*Exercise data*:
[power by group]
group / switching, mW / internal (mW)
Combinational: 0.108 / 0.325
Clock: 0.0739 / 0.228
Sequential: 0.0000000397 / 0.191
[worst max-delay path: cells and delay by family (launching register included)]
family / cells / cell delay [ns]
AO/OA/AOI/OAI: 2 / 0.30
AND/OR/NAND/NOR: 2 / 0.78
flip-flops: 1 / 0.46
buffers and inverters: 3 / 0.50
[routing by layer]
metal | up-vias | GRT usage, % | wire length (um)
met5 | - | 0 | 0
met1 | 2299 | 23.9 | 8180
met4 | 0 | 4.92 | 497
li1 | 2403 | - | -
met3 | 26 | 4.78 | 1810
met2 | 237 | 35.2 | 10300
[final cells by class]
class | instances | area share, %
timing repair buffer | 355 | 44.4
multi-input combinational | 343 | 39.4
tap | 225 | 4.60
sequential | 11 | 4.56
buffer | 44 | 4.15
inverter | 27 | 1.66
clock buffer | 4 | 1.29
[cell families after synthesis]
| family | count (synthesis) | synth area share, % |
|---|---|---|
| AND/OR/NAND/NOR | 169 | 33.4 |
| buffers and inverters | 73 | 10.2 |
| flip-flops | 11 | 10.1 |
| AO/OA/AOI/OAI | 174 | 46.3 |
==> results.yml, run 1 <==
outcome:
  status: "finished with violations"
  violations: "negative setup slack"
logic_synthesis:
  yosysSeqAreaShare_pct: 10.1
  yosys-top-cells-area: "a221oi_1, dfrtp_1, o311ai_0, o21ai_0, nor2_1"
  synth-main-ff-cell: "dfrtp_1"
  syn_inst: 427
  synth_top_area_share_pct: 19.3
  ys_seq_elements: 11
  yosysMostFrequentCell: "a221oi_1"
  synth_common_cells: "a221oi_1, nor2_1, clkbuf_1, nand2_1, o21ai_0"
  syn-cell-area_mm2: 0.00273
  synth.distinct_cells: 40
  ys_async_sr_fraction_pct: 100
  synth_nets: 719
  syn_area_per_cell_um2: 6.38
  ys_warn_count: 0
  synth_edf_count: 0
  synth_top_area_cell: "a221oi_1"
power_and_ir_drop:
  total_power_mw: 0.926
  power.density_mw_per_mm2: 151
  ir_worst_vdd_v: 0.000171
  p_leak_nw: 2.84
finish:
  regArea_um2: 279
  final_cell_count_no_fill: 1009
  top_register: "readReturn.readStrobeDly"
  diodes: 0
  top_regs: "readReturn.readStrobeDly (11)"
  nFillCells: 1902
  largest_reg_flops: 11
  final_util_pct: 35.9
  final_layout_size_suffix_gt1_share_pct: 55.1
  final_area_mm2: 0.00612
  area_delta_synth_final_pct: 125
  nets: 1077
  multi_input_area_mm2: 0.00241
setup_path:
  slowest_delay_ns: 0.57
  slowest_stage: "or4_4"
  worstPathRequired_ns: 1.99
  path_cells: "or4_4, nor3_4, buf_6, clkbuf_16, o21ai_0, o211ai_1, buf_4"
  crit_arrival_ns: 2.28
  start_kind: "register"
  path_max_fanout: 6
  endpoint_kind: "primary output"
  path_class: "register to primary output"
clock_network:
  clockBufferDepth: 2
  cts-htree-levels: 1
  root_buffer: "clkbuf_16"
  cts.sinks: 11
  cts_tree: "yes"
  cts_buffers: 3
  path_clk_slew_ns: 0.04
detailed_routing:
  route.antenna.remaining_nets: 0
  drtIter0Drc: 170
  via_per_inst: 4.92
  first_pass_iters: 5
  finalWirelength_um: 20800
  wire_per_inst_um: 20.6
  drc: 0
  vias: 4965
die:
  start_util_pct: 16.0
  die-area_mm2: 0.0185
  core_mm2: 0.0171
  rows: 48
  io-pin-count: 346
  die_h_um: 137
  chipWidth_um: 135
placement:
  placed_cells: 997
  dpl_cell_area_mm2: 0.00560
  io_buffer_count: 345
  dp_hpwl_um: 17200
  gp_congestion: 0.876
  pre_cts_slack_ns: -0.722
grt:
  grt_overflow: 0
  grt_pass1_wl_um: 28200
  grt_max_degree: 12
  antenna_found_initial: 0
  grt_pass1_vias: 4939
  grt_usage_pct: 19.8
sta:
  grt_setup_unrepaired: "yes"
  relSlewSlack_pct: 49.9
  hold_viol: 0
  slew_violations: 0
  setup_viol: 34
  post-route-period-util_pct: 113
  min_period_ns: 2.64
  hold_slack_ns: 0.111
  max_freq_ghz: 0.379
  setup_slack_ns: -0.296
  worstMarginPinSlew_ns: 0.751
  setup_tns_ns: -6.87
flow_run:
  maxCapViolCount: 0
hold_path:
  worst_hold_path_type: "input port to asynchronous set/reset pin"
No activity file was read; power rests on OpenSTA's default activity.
--- src/sdramPkg.sv ---
package sdramPkg;

  // --------------------------------------------------
  // bus address word
  // --------------------------------------------------
  typedef union packed {
    logic [31:0] raw;
    struct packed {
      logic [6:0]  region;
      logic [1:0]  bank;
      logic [12:0] row;
      logic [7:0]  column;   // 32-bit word within the row.
      logic [1:0]  byteSel;
    } fields;
  } busAddress_t;

  typedef enum logic [4:0] {
    stReset, stPowerWait,
    stInitPrecharge, stInitPrechargeWait,
    stInitRefresh1, stInitRefresh1Wait,
    stInitRefresh2, stInitRefresh2Wait,
    stModeLoad, stModeLoadWait,
    stIdle, stRefresh, stRefreshWait,
    stActivate, stActivateWait,
    stWriteLo, stWriteHi, stWriteRecover,
    stReadCmd, stReadBurst, stBurstStop,
    stClose, stCloseWait
  } seqState_t;

  // --------------------------------------------------
  // commands as {csN, rasN, casN, weN}
  // --------------------------------------------------
  localparam logic [3:0] cmdNop       = 4'b0111;
  localparam logic [3:0] cmdPrecharge = 4'b0010;
  localparam logic [3:0] cmdRefresh   = 4'b0001;
  localparam logic [3:0] cmdModeReg   = 4'b0000;
  localparam logic [3:0] cmdActivate  = 4'b0011;
  localparam logic [3:0] cmdRead      = 4'b0101;
  localparam logic [3:0] cmdWrite     = 4'b0100;
  localparam logic [3:0] cmdBurstStop = 4'b0110;

  // single writes, CL 2, sequential full-page bursts.
  localparam logic [12:0] modeRegValue = 13'b0_0010_0010_0111;

  localparam int casLatency = 2;

  localparam logic [12:0] prechargeAllA10 = 13'h0400;

  localparam int readFifoDepthLog2 = 8;   // one full-page burst.

endpackage
<file path="config.mk">
export PLATFORM = sky130hd
export DESIGN_NAME = initRefreshTimer
export DESIGN_NICKNAME = d
export VERILOG_FILES = /design/src/initRefreshTimer.sv
export SDC_FILE = /design/constraint.sdc
export NUM_CORES = 1
export LEC_CHECK = 0
export BUFFER_PORTS_ARGS = -buffer_cell sky130_fd_sc_hd__buf_2
export CORE_ASPECT_RATIO = 1.4
export CORE_MARGIN = 2
export CORE_UTILIZATION = 55
export CTS_CLUSTER_DIAMETER = 200
export CTS_CLUSTER_SIZE = 10
export DETAILED_ROUTE_END_ITERATION = 8
export GPL_TIMING_DRIVEN = 0
export HOLD_SLACK_MARGIN = 0.15
export PLACE_DENSITY = 0.84
export SYNTH_ARGS = -nofsm -noshare
export SYNTH_HDL_FRONTEND = slang
export SYNTH_SLANG_ARGS = --single-unit
</file>
<file path="constraint.sdc">
create_clock -name clock -period 2.2 [get_ports clock]
set_input_delay 0.22 -clock clock [delete_from_list [all_inputs] [get_ports clock]]
set_output_delay 0.22 -clock clock [all_outputs]
set_load 0.05 [all_outputs]
</file>
[src/sdramPkg.sv]
package sdramPkg;

  // --------------------------------------------------
  // bus address word
  // --------------------------------------------------
  typedef union packed {
    logic [31:0] raw;
    struct packed {
      logic [6:0]  region;
      logic [1:0]  bank;
      logic [12:0] row;
      logic [7:0]  column;   // 32-bit word within the row.
      logic [1:0]  byteSel;
    } fields;
  } busAddress_t;

  typedef enum logic [4:0] {
    stReset, stPowerWait,
    stInitPrecharge, stInitPrechargeWait,
    stInitRefresh1, stInitRefresh1Wait,
    stInitRefresh2, stInitRefresh2Wait,
    stModeLoad, stModeLoadWait,
    stIdle, stRefresh, stRefreshWait,
    stActivate, stActivateWait,
    stWriteLo, stWriteHi, stWriteRecover,
    stReadCmd, stReadBurst, stBurstStop,
    stClose, stCloseWait
  } seqState_t;

  // --------------------------------------------------
  // commands as {csN, rasN, casN, weN}
  // --------------------------------------------------
  localparam logic [3:0] cmdNop       = 4'b0111;
  localparam logic [3:0] cmdPrecharge = 4'b0010;
  localparam logic [3:0] cmdRefresh   = 4'b0001;
  localparam logic [3:0] cmdModeReg   = 4'b0000;
  localparam logic [3:0] cmdActivate  = 4'b0011;
  localparam logic [3:0] cmdRead      = 4'b0101;
  localparam logic [3:0] cmdWrite     = 4'b0100;
  localparam logic [3:0] cmdBurstStop = 4'b0110;

  // single writes, CL 2, sequential full-page bursts.
  localparam logic [12:0] modeRegValue = 13'b0_0010_0010_0111;

  localparam int casLatency = 2;

  localparam logic [12:0] prechargeAllA10 = 13'h0400;

  localparam int readFifoDepthLog2 = 8;   // one full-page burst.

endpackage

[src/commandSequencer.sv]
module commandSequencer (
  input  logic                  clock,
  input  logic                  reset,
  input  logic                  waitDone,
  input  logic                  refreshDue,
  input  logic                  readRequest,
  input  logic                  writeRequest,
  input  sdramPkg::busAddress_t address,
  input  logic [7:0]            burstSize,
  input  logic [3:0]            byteEnables,
  input  logic [31:0]           writeData,
  input  logic                  fifoFull,
  output logic                  startPowerWait,
  output logic                  startRefresh,
  output logic                  accepted,
  output logic                  writeDone,
  output logic                  sdramInitBusy,
  output logic                  readCapture,
  output logic                  readFinished,
  output logic                  sdramCke,
  output logic                  sdramCsN,
  output logic                  sdramRasN,
  output logic                  sdramCasN,
  output logic                  sdramWeN,
  output logic [12:0]           sdramAddr,
  output logic [1:0]            sdramBa,
  output logic [1:0]            sdramDqmN,
  output logic [15:0]           sdramDataOut,
  output logic                  sdramDataDriven
);

  import sdramPkg::*;

  seqState_t             state;
  seqState_t             nextState;
  logic                  opWrite;
  logic [8:0]            halfCount;   // halves left in the read burst.
  logic [casLatency-1:0] captureDelay;
  logic                  captureLast;
  logic [3:0]            cmd;
  logic [12:0]           addrNext;
  logic [1:0]            dqmNext;

  assign startPowerWait = (state == stReset);
  assign startRefresh   = (state == stInitRefresh1) || (state == stInitRefresh2) ||
                          (state == stRefresh);
  assign accepted       = (state == stActivate);
  assign readCapture    = captureDelay[casLatency-1];
  assign readFinished   = captureLast && !readCapture;

  // --------------------------------------------------
  // state machine
  // --------------------------------------------------
  always_comb
  begin
    nextState = state;
    case (state)
      stReset:             nextState = stPowerWait;
      stPowerWait:         nextState = waitDone ? stInitPrecharge : state;
      stInitPrecharge:     nextState = stInitPrechargeWait;
      stInitPrechargeWait: nextState = stInitRefresh1;
      stInitRefresh1:      nextState = stInitRefresh1Wait;
      stInitRefresh1Wait:  nextState = waitDone ? stInitRefresh2 : state;
      stInitRefresh2:      nextState = stInitRefresh2Wait;
      stInitRefresh2Wait:  nextState = waitDone ? stModeLoad : state;
      stModeLoad:          nextState = stModeLoadWait;
      stModeLoadWait:      nextState = stIdle;
      stIdle:
      begin
        if (refreshDue)
          nextState = stRefresh;
        else if (writeRequest || (readRequest && !fifoFull))
          nextState = stActivate;
      end
      stRefresh:           nextState = stRefreshWait;
      stRefreshWait:       nextState = waitDone ? stIdle : state;
      stActivate:          nextState = stActivateWait;   // tRCD.
      stActivateWait:
      begin
        if (!opWrite)
          nextState = stReadCmd;
        else if (byteEnables[1:0] != 2'b00)
          nextState = stWriteLo;
        else if (byteEnables[3:2] != 2'b00)
          nextState = stWriteHi;
        else
          nextState = stWriteRecover;
      end
      stWriteLo:      nextState = (byteEnables[3:2] != 2'b00) ? stWriteHi : stWriteRecover;
      stWriteHi:      nextState = stWriteRecover;
      stWriteRecover: nextState = stClose;
      stReadCmd:      nextState = stReadBurst;
      stReadBurst:    nextState = (halfCount == 9'd0) ? stBurstStop : state;
      stBurstStop:    nextState = stClose;
      stClose:        nextState = stCloseWait;
      default:        nextState = stIdle;
    endcase
  end

  // --------------------------------------------------
  // command decode
  // --------------------------------------------------
  always_comb
  begin
    cmd      = cmdNop;
    addrNext = {4'b0000, address.fields.column, 1'b0};
    dqmNext  = 2'b00;
    case (state)
      stInitPrecharge, stClose:
      begin
        cmd      = cmdPrecharge;
        addrNext = prechargeAllA10;
      end
      stInitRefresh1, stInitRefresh2, stRefresh:
        cmd = cmdRefresh;
      stModeLoad:
      begin
        cmd      = cmdModeReg;
        addrNext = modeRegValue;
      end
      stActivate:
      begin
        cmd      = cmdActivate;
        addrNext = address.fields.row;
      end
      stWriteLo:
      begin
        cmd     = cmdWrite;
        dqmNext = ~byteEnables[1:0];
      end
      stWriteHi:
      begin
        cmd      = cmdWrite;
        addrNext = {4'b0000, address.fields.column, 1'b1};
        dqmNext  = ~byteEnables[3:2];
      end
      stReadCmd:   cmd = cmdRead;
      stBurstStop: cmd = cmdBurstStop;
      default:     cmd = cmdNop;
    endcase
  end

  always_ff @(posedge clock)
  begin
    if (reset)
    begin
      state           <= stReset;
      opWrite         <= 1'b0;
      halfCount       <= 9'd0;
      captureDelay    <= '0;
      captureLast     <= 1'b0;
      writeDone       <= 1'b0;
      sdramInitBusy   <= 1'b1;
      sdramCke        <= 1'b0;
      {sdramCsN, sdramRasN, sdramCasN, sdramWeN} <= cmdNop;
      sdramDataDriven <= 1'b0;
    end
    else
    begin
      state <= nextState;
      if (state == stIdle)
        opWrite <= writeRequest;
      if (state == stReadCmd)
        halfCount <= {burstSize, 1'b1};
      else if (state == stReadBurst)
        halfCount <= halfCount - 9'd1;
      captureDelay <= {captureDelay[casLatency-2:0], state == stReadBurst};
      captureLast  <= readCapture;
      writeDone    <= (state == stCloseWait) && opWrite;
      if (state == stModeLoadWait)
        sdramInitBusy <= 1'b0;
      sdramCke <= 1'b1;
      {sdramCsN, sdramRasN, sdramCasN, sdramWeN} <= cmd;
      sdramDataDriven <= (state == stWriteLo) || (state == stWriteHi);
    end
  end

  always_ff @(posedge clock)
  begin
    sdramAddr    <= addrNext;
    sdramBa      <= (state == stModeLoad) ? 2'b00 : address.fields.bank;
    sdramDqmN    <= dqmNext;
    sdramDataOut <= (state == stWriteHi) ? writeData[31:16] : writeData[15:0];
  end

endmodule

*Prompt*: Print the lines above from the one with "worstMarginPinSlew_ns: 0.751" through the one with "port to asynchronous", both included, exactly as written and nothing more.

*Result for this task*:
  worstMarginPinSlew_ns: 0.751
  setup_tns_ns: -6.87
flow_run:
  maxCapViolCount: 0
hold_path:
  worst_hold_path_type: "input port to asynchronous set/reset pin"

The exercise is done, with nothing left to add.